--- Required work ---
Copy each line of the following material that has the string "cleared".

--- Entries shown ---
File: config.mk
export PLATFORM = sky130hd
export DESIGN_NAME = sqrt_share_ctrl
export DESIGN_NICKNAME = d
export VERILOG_FILES = /design/src/rtl/sqrt_share_ctrl.sv
export SDC_FILE = /design/constraint.sdc
export NUM_CORES = 1
export LEC_CHECK = 0
export ABC_AREA = 1
export BUFFER_PORTS_ARGS = -buffer_cell sky130_fd_sc_hd__buf_4
export CAP_MARGIN = 20
export CORE_MARGIN = 2
export CORE_UTILIZATION = 45
export CTS_BUF_LIST = sky130_fd_sc_hd__clkbuf_8 sky130_fd_sc_hd__clkbuf_16
export CTS_CLUSTER_DIAMETER = 100
export DETAILED_ROUTE_END_ITERATION = 16
export GPL_ROUTABILITY_DRIVEN = 0
export GPL_TIMING_DRIVEN = 0
export MAX_ROUTING_LAYER = met4
export PLACE_DENSITY = 0.77
export SETUP_SLACK_MARGIN = 0.3
export SYNTH_ARGS = -nofsm -noshare
export SYNTH_HDL_FRONTEND = slang
export SYNTH_SLANG_ARGS = --single-unit
File: constraint.sdc
create_clock -name clk -period 2.7 [get_ports clk]
set_clock_uncertainty 0.05 [all_clocks]
set_input_delay 0.135 -clock clk [delete_from_list [all_inputs] [get_ports clk]]
set_output_delay 0.135 -clock clk [all_outputs]
set_load 0.05 [all_outputs]
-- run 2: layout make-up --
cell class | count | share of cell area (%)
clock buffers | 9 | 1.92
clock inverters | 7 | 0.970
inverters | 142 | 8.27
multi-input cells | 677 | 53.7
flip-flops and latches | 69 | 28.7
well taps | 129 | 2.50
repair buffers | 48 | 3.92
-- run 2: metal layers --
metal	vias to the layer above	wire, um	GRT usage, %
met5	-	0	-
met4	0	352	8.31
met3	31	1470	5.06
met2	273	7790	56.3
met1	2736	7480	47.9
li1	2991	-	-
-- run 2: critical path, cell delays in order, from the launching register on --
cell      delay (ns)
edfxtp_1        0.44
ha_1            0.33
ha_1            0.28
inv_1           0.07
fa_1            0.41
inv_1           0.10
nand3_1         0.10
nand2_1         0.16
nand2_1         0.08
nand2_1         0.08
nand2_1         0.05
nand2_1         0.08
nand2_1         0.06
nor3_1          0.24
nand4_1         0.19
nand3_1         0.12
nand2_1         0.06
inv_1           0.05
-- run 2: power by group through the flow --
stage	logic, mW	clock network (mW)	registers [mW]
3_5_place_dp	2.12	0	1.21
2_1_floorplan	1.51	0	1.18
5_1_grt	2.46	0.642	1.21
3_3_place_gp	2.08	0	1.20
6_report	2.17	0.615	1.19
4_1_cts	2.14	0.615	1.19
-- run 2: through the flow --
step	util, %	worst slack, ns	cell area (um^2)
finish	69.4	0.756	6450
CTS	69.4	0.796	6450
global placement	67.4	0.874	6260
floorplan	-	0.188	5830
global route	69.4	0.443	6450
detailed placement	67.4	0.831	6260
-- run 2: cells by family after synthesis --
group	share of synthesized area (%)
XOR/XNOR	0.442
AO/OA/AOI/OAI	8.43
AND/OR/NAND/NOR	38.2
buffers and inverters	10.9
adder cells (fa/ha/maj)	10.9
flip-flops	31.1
File: config.mk
export PLATFORM = sky130hd
export DESIGN_NAME = mc_ctrl_flat
export DESIGN_NICKNAME = d
export VERILOG_FILES = /design/src/rtl/mc_ctrl_pkg.sv /design/src/rtl/mc_ctrl_if.sv /design/src/rtl/mc_ctrl_dec.sv /design/src/rtl/mc_ctrl.sv /design/src/flat_wrapper.sv
export SDC_FILE = /design/constraint.sdc
export NUM_CORES = 1
export LEC_CHECK = 0
export CAP_MARGIN = 20
export CORE_MARGIN = 1
export CORE_UTILIZATION = 38
export DETAILED_ROUTE_END_ITERATION = 12
export PLACE_DENSITY = 0.8
export SLEW_MARGIN = 20
export SYNTH_ARGS = -nofsm -noshare
export SYNTH_HDL_FRONTEND = slang
export SYNTH_SLANG_ARGS = --single-unit
File: constraint.sdc
create_clock -name clk -period 1.8 [get_ports clk]
set_input_delay 0.18 -clock clk [delete_from_list [all_inputs] [get_ports clk]]
set_output_delay 0.18 -clock clk [all_outputs]
set_load 0.1 [all_outputs]
File: src/rtl/mc_ctrl_pkg.sv
// -----------------------------------------------------------------------------
// mc_ctrl_pkg
// Shared definitions for the multi-cycle controller: opcode and funct
// constants, ALU operation codes, alu_src_b / pc_src select codes, the FSM
// state enum, the instruction-class enum produced by the decoder and the
// packed bundle of datapath control outputs.
// No ports (package).
// -----------------------------------------------------------------------------
package mc_ctrl_pkg;

    // Primary opcodes (instr[31:26])
    localparam logic [5:0] OP_RTYPE = 6'b000000;
    localparam logic [5:0] OP_LW    = 6'b100011;
    localparam logic [5:0] OP_SW    = 6'b101011;
    localparam logic [5:0] OP_BEQ   = 6'b000100;
    localparam logic [5:0] OP_ORI   = 6'b001101;
    localparam logic [5:0] OP_J     = 6'b000010;
    localparam logic [5:0] OP_LUI   = 6'b001111;

    // R-type function codes (instr[5:0])
    localparam logic [5:0] FUNCT_ADDU = 6'b100001;
    localparam logic [5:0] FUNCT_SUBU = 6'b100011;

    // ALU operation codes
    localparam logic [3:0] ALU_ADD  = 4'b0010;
    localparam logic [3:0] ALU_SUB  = 4'b0110;
    localparam logic [3:0] ALU_OR   = 4'b0001;
    localparam logic [3:0] ALU_LUI  = 4'b1010;
    localparam logic [3:0] ALU_PASS = 4'b0000;

    // ALU B-operand select
    localparam logic [1:0] SRCB_REG     = 2'b00;
    localparam logic [1:0] SRCB_FOUR    = 2'b01;
    localparam logic [1:0] SRCB_IMM     = 2'b10;
    localparam logic [1:0] SRCB_IMM_SH2 = 2'b11;

    // Next-PC select
    localparam logic [1:0] PCSRC_ALU    = 2'b00;
    localparam logic [1:0] PCSRC_ALUOUT = 2'b01;
    localparam logic [1:0] PCSRC_JUMP   = 2'b10;

    typedef enum logic [3:0] {
        S_FETCH,
        S_DECODE,
        S_MEM_ADDR,
        S_MEM_RD,
        S_MEM_WB,
        S_MEM_WR,
        S_EXEC_R,
        S_EXEC_I,
        S_ALU_WB,
        S_BRANCH,
        S_JUMP,
        S_HALT
    } state_e;

    typedef enum logic [2:0] {
        CLS_R,
        CLS_LW,
        CLS_SW,
        CLS_BEQ,
        CLS_ORI,
        CLS_LUI,
        CLS_J,
        CLS_BAD
    } instr_class_e;

    // Everything the FSM drives towards the datapath, kept as one bundle so
    // that it can be cleared with a single default and gated during reset.
    typedef struct packed {
        logic       memRd;
        logic       memWr;
        logic       iOrD;
        logic       irWr;
        logic       pcWr;
        logic       pcWrCond;
        logic       regWr;
        logic       regDst;
        logic       memToReg;
        logic       extOp;
        logic       aluSrcA;
        logic [1:0] aluSrcB;
        logic [1:0] pcSrc;
        logic [3:0] aluCtr;
        logic       instrDone;
    } ctrl_t;

endpackage

File: src/rtl/mc_ctrl_if.sv
// -----------------------------------------------------------------------------
// mc_ctrl_if
// Bundle between the multi-cycle controller and its datapath / memory.
// Parameter ALUCTR_W : width of alu_ctr.
// Signals:
//   instr[31:0], zero, mem_ready               datapath -> controller
//   mem_rd, mem_wr, i_or_d                     memory request and address select
//   ir_wr, pc_wr, pc_wr_cond, reg_wr           write enables
//   reg_dst, mem_to_reg, ext_op, alu_src_a     datapath selects
//   alu_src_b[1:0], pc_src[1:0], alu_ctr       datapath selects / ALU op
//   instr_done, bus_err, illegal               status
// Modports: master (controller side), slave (datapath side).
// -----------------------------------------------------------------------------
interface mc_ctrl_if #(
    parameter int ALUCTR_W = 4
);

    logic [31:0]         instr;
    logic                zero;
    logic                mem_ready;
    logic                mem_rd;
    logic                mem_wr;
    logic                i_or_d;
    logic                ir_wr;
    logic                pc_wr;
    logic                pc_wr_cond;
    logic                reg_wr;
    logic                reg_dst;
    logic                mem_to_reg;
    logic                ext_op;
    logic                alu_src_a;
    logic [1:0]          alu_src_b;
    logic [1:0]          pc_src;
    logic [ALUCTR_W-1:0] alu_ctr;
    logic                instr_done;
    logic                bus_err;
    logic                illegal;

    modport master (
        input  instr, zero, mem_ready,
        output mem_rd, mem_wr, i_or_d, ir_wr, pc_wr, pc_wr_cond, reg_wr,
               reg_dst, mem_to_reg, ext_op, alu_src_a, alu_src_b, pc_src,
               alu_ctr, instr_done, bus_err, illegal
    );

    modport slave (
        output instr, zero, mem_ready,
        input  mem_rd, mem_wr, i_or_d, ir_wr, pc_wr, pc_wr_cond, reg_wr,
               reg_dst, mem_to_reg, ext_op, alu_src_a, alu_src_b, pc_src,
               alu_ctr, instr_done, bus_err, illegal
    );

endinterface

File: src/rtl/mc_ctrl_dec.sv
// -----------------------------------------------------------------------------
// mc_ctrl_dec
// Purely combinational instruction decoder for the multi-cycle controller.
// Ports:
//   opcode_i[5:0]  instruction opcode field
//   funct_i[5:0]   R-type function field
//   class_o        instruction class used for FSM sequencing
//   aluCtr_o[3:0]  ALU operation for the execute state (R-type and ori/lui)
//   legal_o        1 when the instruction is one the controller implements
// Configuration macro: MC_CTRL_ILLEGAL_TRAP_EN -- when defined, an R-type
// funct other than addu/subu is reported illegal; otherwise it runs as subu.
// -----------------------------------------------------------------------------
module mc_ctrl_dec
    import mc_ctrl_pkg::*;
(
    input  logic [5:0]   opcode_i,
    input  logic [5:0]   funct_i,
    output instr_class_e class_o,
    output logic [3:0]   aluCtr_o,
    output logic         legal_o
);

    // Map opcode/funct to a class and execute-stage ALU code. Unknown
    // opcodes fall into CLS_BAD and are always flagged not legal; what the
    // FSM does with that depends on the trap build option.
    always_comb begin
        class_o  = CLS_BAD;
        aluCtr_o = ALU_PASS;
        legal_o  = 1'b1;
        case (opcode_i)
            OP_RTYPE: begin
                class_o = CLS_R;
                if (funct_i == FUNCT_ADDU) begin
                    aluCtr_o = ALU_ADD;
                end else if (funct_i == FUNCT_SUBU) begin
                    aluCtr_o = ALU_SUB;
                end else begin
`ifdef MC_CTRL_ILLEGAL_TRAP_EN
                    legal_o  = 1'b0;
`else
                    aluCtr_o = ALU_SUB;
`endif
                end
            end
            OP_LW:  class_o = CLS_LW;
            OP_SW:  class_o = CLS_SW;
            OP_BEQ: class_o = CLS_BEQ;
            OP_J:   class_o = CLS_J;
            OP_ORI: begin
                class_o  = CLS_ORI;
                aluCtr_o = ALU_OR;
            end
            OP_LUI: begin
                class_o  = CLS_LUI;
                aluCtr_o = ALU_LUI;
            end
            default: legal_o = 1'b0;
        endcase
    end

endmodule

File: src/rtl/mc_ctrl.sv
// -----------------------------------------------------------------------------
// mc_ctrl
// Multi-cycle MIPS-subset control unit (addu, subu, lw, sw, beq, ori, j, lui).
// Parameters:
//   TIMEOUT_W : width of the memory wait counter; a request that sees no
//               mem_ready for 2^TIMEOUT_W-1 cycles raises bus_err and halts.
//   ALUCTR_W  : width of alu_ctr.
// Ports:
//   clk    : sole clock, rising edge
//   rst_n  : asynchronous active-low reset
//   bus_io : mc_ctrl_if.master bundle (instr/zero/mem_ready in, all
//            datapath controls, instr_done, bus_err, illegal out)
// Configuration macro: MC_CTRL_ILLEGAL_TRAP_EN -- when defined, unknown
// opcodes and unsupported R-type funct codes set the sticky illegal flag and
// halt; when undefined, unknown opcodes retire as a NOP and illegal is 0.
// -----------------------------------------------------------------------------
module mc_ctrl
    import mc_ctrl_pkg::*;
#(
    parameter int TIMEOUT_W = 4,
    parameter int ALUCTR_W  = 4
) (
    input  logic         clk,
    input  logic         rst_n,
    mc_ctrl_if.master    bus_io
);

    // Last counter value at which a miss still counts as waiting; a miss
    // seen here is the (2^TIMEOUT_W-1)-th and times out.
    localparam logic [TIMEOUT_W-1:0] WAIT_LAST = TIMEOUT_W'((2 ** TIMEOUT_W) - 2);

    state_e               state_q, state_d;
    logic [TIMEOUT_W-1:0] waitCnt_q, waitCnt_d;
    logic                 busErr_q, busErr_d;
    logic                 waitExpired;
    instr_class_e         instrClass;
    logic [3:0]           aluCtrExec;
    logic                 instrLegal;
    ctrl_t                ctrl;
    ctrl_t                ctrlOut;
    logic                 unusedInputs;

`ifdef MC_CTRL_ILLEGAL_TRAP_EN
    logic                 illegal_q, illegal_d;
`endif

    mc_ctrl_dec uDec (
        .opcode_i (bus_io.instr[31:26]),
        .funct_i  (bus_io.instr[5:0]),
        .class_o  (instrClass),
        .aluCtr_o (aluCtrExec),
        .legal_o  (instrLegal)
    );

    // The branch condition and the register/immediate fields are consumed
    // directly by the datapath; the controller never looks at them.
    assign unusedInputs = ^{bus_io.zero, bus_io.instr[25:6]};

    assign waitExpired = (waitCnt_q == WAIT_LAST);

    // State, wait counter and sticky error flags. Reset puts the machine
    // straight back into FETCH with a cleared counter, which is also what
    // aborts any instruction in flight.
    always_ff @(posedge clk or negedge rst_n) begin
        if (!rst_n) begin
            state_q   <= S_FETCH;
            waitCnt_q <= '0;
            busErr_q  <= 1'b0;
`ifdef MC_CTRL_ILLEGAL_TRAP_EN
            illegal_q <= 1'b0;
`endif
        end else begin
            state_q   <= state_d;
            waitCnt_q <= waitCnt_d;
            busErr_q  <= busErr_d;
`ifdef MC_CTRL_ILLEGAL_TRAP_EN
            illegal_q <= illegal_d;
`endif
        end
    end

    // Next state and control outputs. Everything defaults to 0 and the wait
    // counter defaults to clear, so it only holds a count while the FSM sits
    // in one of the three memory-wait states; leaving any state therefore
    // enters the next one with a zero count.
    always_comb begin
        state_d   = state_q;
        waitCnt_d = '0;
        busErr_d  = busErr_q;
`ifdef MC_CTRL_ILLEGAL_TRAP_EN
        illegal_d = illegal_q;
`endif
        ctrl      = '0;

        case (state_q)
            S_FETCH: begin
                ctrl.memRd = 1'b1;
                if (bus_io.mem_ready) begin
                    ctrl.irWr    = 1'b1;
                    ctrl.pcWr    = 1'b1;
                    ctrl.aluSrcB = SRCB_FOUR;
                    ctrl.aluCtr  = ALU_ADD;
                    ctrl.pcSrc   = PCSRC_ALU;
                    state_d      = S_DECODE;
                end else if (waitExpired) begin
                    busErr_d = 1'b1;
                    state_d  = S_HALT;
                end else begin
                    waitCnt_d = waitCnt_q + TIMEOUT_W'(1);
                end
            end

            S_DECODE: begin
                ctrl.aluSrcB = SRCB_IMM_SH2;
                ctrl.extOp   = 1'b1;
                ctrl.aluCtr  = ALU_ADD;
                if (!instrLegal) begin
`ifdef MC_CTRL_ILLEGAL_TRAP_EN
                    illegal_d = 1'b1;
                    state_d   = S_HALT;
`else
                    ctrl.instrDone = 1'b1;
                    state_d        = S_FETCH;
`endif
                end else begin
                    case (instrClass)
                        CLS_LW, CLS_SW:   state_d = S_MEM_ADDR;
                        CLS_R:            state_d = S_EXEC_R;
                        CLS_ORI, CLS_LUI: state_d = S_EXEC_I;
                        CLS_BEQ:          state_d = S_BRANCH;
                        CLS_J:            state_d = S_JUMP;
                        default:          state_d = S_FETCH;
                    endcase
                end
            end

            S_MEM_ADDR: begin
                ctrl.aluSrcA = 1'b1;
                ctrl.aluSrcB = SRCB_IMM;
                ctrl.extOp   = 1'b1;
                ctrl.aluCtr  = ALU_ADD;
                state_d      = (instrClass == CLS_LW) ? S_MEM_RD : S_MEM_WR;
            end

            S_MEM_RD: begin
                ctrl.memRd = 1'b1;
                ctrl.iOrD  = 1'b1;
                if (bus_io.mem_ready) begin
                    state_d = S_MEM_WB;
                end else if (waitExpired) begin
                    busErr_d = 1'b1;
                    state_d  = S_HALT;
                end else begin
                    waitCnt_d = waitCnt_q + TIMEOUT_W'(1);
                end
            end

            S_MEM_WB: begin
                ctrl.regWr     = 1'b1;
                ctrl.memToReg  = 1'b1;
                ctrl.instrDone = 1'b1;
                state_d        = S_FETCH;
            end

            S_MEM_WR: begin
                ctrl.memWr = 1'b1;
                ctrl.iOrD  = 1'b1;
                if (bus_io.mem_ready) begin
                    ctrl.instrDone = 1'b1;
                    state_d        = S_FETCH;
                end else if (waitExpired) begin
                    busErr_d = 1'b1;
                    state_d  = S_HALT;
                end else begin
                    waitCnt_d = waitCnt_q + TIMEOUT_W'(1);
                end
            end

            S_EXEC_R: begin
                ctrl.aluSrcA = 1'b1;
                ctrl.aluSrcB = SRCB_REG;
                ctrl.aluCtr  = aluCtrExec;
                state_d      = S_ALU_WB;
            end

            S_EXEC_I: begin
                ctrl.aluSrcA = 1'b1;
                ctrl.aluSrcB = SRCB_IMM;
                ctrl.aluCtr  = aluCtrExec;
                state_d      = S_ALU_WB;
            end

            S_ALU_WB: begin
                ctrl.regWr     = 1'b1;
                ctrl.regDst    = (instrClass == CLS_R);
                ctrl.instrDone = 1'b1;
                state_d        = S_FETCH;
            end

            S_BRANCH: begin
                ctrl.aluSrcA   = 1'b1;
                ctrl.aluSrcB   = SRCB_REG;
                ctrl.aluCtr    = ALU_SUB;
                ctrl.pcWrCond  = 1'b1;
                ctrl.pcSrc     = PCSRC_ALUOUT;
                ctrl.instrDone = 1'b1;
                state_d        = S_FETCH;
            end

            S_JUMP: begin
                ctrl.pcWr      = 1'b1;
                ctrl.pcSrc     = PCSRC_JUMP;
                ctrl.instrDone = 1'b1;
                state_d        = S_FETCH;
            end

            S_HALT: state_d = S_HALT;

            default: state_d = S_FETCH;
        endcase
    end

    // FETCH is the reset state and it requests memory, so the decoded
    // controls are forced low combinationally while rst_n is held; this is
    // also what kills a write enable in the same cycle reset arrives.
    assign ctrlOut = rst_n ? ctrl : '0;

    assign bus_io.mem_rd     = ctrlOut.memRd;
    assign bus_io.mem_wr     = ctrlOut.memWr;
    assign bus_io.i_or_d     = ctrlOut.iOrD;
    assign bus_io.ir_wr      = ctrlOut.irWr;
    assign bus_io.pc_wr      = ctrlOut.pcWr;
    assign bus_io.pc_wr_cond = ctrlOut.pcWrCond;
    assign bus_io.reg_wr     = ctrlOut.regWr;
    assign bus_io.reg_dst    = ctrlOut.regDst;
    assign bus_io.mem_to_reg = ctrlOut.memToReg;
    assign bus_io.ext_op     = ctrlOut.extOp;
    assign bus_io.alu_src_a  = ctrlOut.aluSrcA;
    assign bus_io.alu_src_b  = ctrlOut.aluSrcB;
    assign bus_io.pc_src     = ctrlOut.pcSrc;
    assign bus_io.alu_ctr    = ALUCTR_W'(ctrlOut.aluCtr);
    assign bus_io.instr_done = ctrlOut.instrDone;
    assign bus_io.bus_err    = rst_n & busErr_q;

`ifdef MC_CTRL_ILLEGAL_TRAP_EN
    assign bus_io.illegal    = rst_n & illegal_q;
`else
    assign bus_io.illegal    = 1'b0;
`endif

endmodule

File: src/flat_wrapper.sv
// flat-port wrapper written by rule: the top's interface ports become plain ports
module mc_ctrl_flat import mc_ctrl_pkg::*;
#(
    parameter int TIMEOUT_W = 4,
    parameter int ALUCTR_W  = 4
)
  (clk, rst_n, bus_io_instr, bus_io_zero, bus_io_mem_ready, bus_io_mem_rd, bus_io_mem_wr, bus_io_i_or_d, bus_io_ir_wr, bus_io_pc_wr, bus_io_pc_wr_cond, bus_io_reg_wr, bus_io_reg_dst, bus_io_mem_to_reg, bus_io_ext_op, bus_io_alu_src_a, bus_io_alu_src_b, bus_io_pc_src, bus_io_alu_ctr, bus_io_instr_done, bus_io_bus_err, bus_io_illegal);
  mc_ctrl_if #(.ALUCTR_W(ALUCTR_W)) bus_io_i ();
  input  logic clk;
  input  logic rst_n;
  input wire logic [$bits(bus_io_i.instr)-1:0] bus_io_instr;
  input wire logic [$bits(bus_io_i.zero)-1:0] bus_io_zero;
  input wire logic [$bits(bus_io_i.mem_ready)-1:0] bus_io_mem_ready;
  output wire logic [$bits(bus_io_i.mem_rd)-1:0] bus_io_mem_rd;
  output wire logic [$bits(bus_io_i.mem_wr)-1:0] bus_io_mem_wr;
  output wire logic [$bits(bus_io_i.i_or_d)-1:0] bus_io_i_or_d;
  output wire logic [$bits(bus_io_i.ir_wr)-1:0] bus_io_ir_wr;
  output wire logic [$bits(bus_io_i.pc_wr)-1:0] bus_io_pc_wr;
  output wire logic [$bits(bus_io_i.pc_wr_cond)-1:0] bus_io_pc_wr_cond;
  output wire logic [$bits(bus_io_i.reg_wr)-1:0] bus_io_reg_wr;
  output wire logic [$bits(bus_io_i.reg_dst)-1:0] bus_io_reg_dst;
  output wire logic [$bits(bus_io_i.mem_to_reg)-1:0] bus_io_mem_to_reg;
  output wire logic [$bits(bus_io_i.ext_op)-1:0] bus_io_ext_op;
  output wire logic [$bits(bus_io_i.alu_src_a)-1:0] bus_io_alu_src_a;
  output wire logic [$bits(bus_io_i.alu_src_b)-1:0] bus_io_alu_src_b;
  output wire logic [$bits(bus_io_i.pc_src)-1:0] bus_io_pc_src;
  output wire logic [$bits(bus_io_i.alu_ctr)-1:0] bus_io_alu_ctr;
  output wire logic [$bits(bus_io_i.instr_done)-1:0] bus_io_instr_done;
  output wire logic [$bits(bus_io_i.bus_err)-1:0] bus_io_bus_err;
  output wire logic [$bits(bus_io_i.illegal)-1:0] bus_io_illegal;
  assign bus_io_i.instr = bus_io_instr;
  assign bus_io_i.zero = bus_io_zero;
  assign bus_io_i.mem_ready = bus_io_mem_ready;
  assign bus_io_mem_rd = bus_io_i.mem_rd;
  assign bus_io_mem_wr = bus_io_i.mem_wr;
  assign bus_io_i_or_d = bus_io_i.i_or_d;
  assign bus_io_ir_wr = bus_io_i.ir_wr;
  assign bus_io_pc_wr = bus_io_i.pc_wr;
  assign bus_io_pc_wr_cond = bus_io_i.pc_wr_cond;
  assign bus_io_reg_wr = bus_io_i.reg_wr;
  assign bus_io_reg_dst = bus_io_i.reg_dst;
  assign bus_io_mem_to_reg = bus_io_i.mem_to_reg;
  assign bus_io_ext_op = bus_io_i.ext_op;
  assign bus_io_alu_src_a = bus_io_i.alu_src_a;
  assign bus_io_alu_src_b = bus_io_i.alu_src_b;
  assign bus_io_pc_src = bus_io_i.pc_src;
  assign bus_io_alu_ctr = bus_io_i.alu_ctr;
  assign bus_io_instr_done = bus_io_i.instr_done;
  assign bus_io_bus_err = bus_io_i.bus_err;
  assign bus_io_illegal = bus_io_i.illegal;
  mc_ctrl #(.TIMEOUT_W(TIMEOUT_W), .ALUCTR_W(ALUCTR_W)) u_core (.clk(clk), .rst_n(rst_n), .bus_io(bus_io_i));
endmodule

--- Result of the task ---
    // that it can be cleared with a single default and gated during reset.
    // straight back into FETCH with a cleared counter, which is also what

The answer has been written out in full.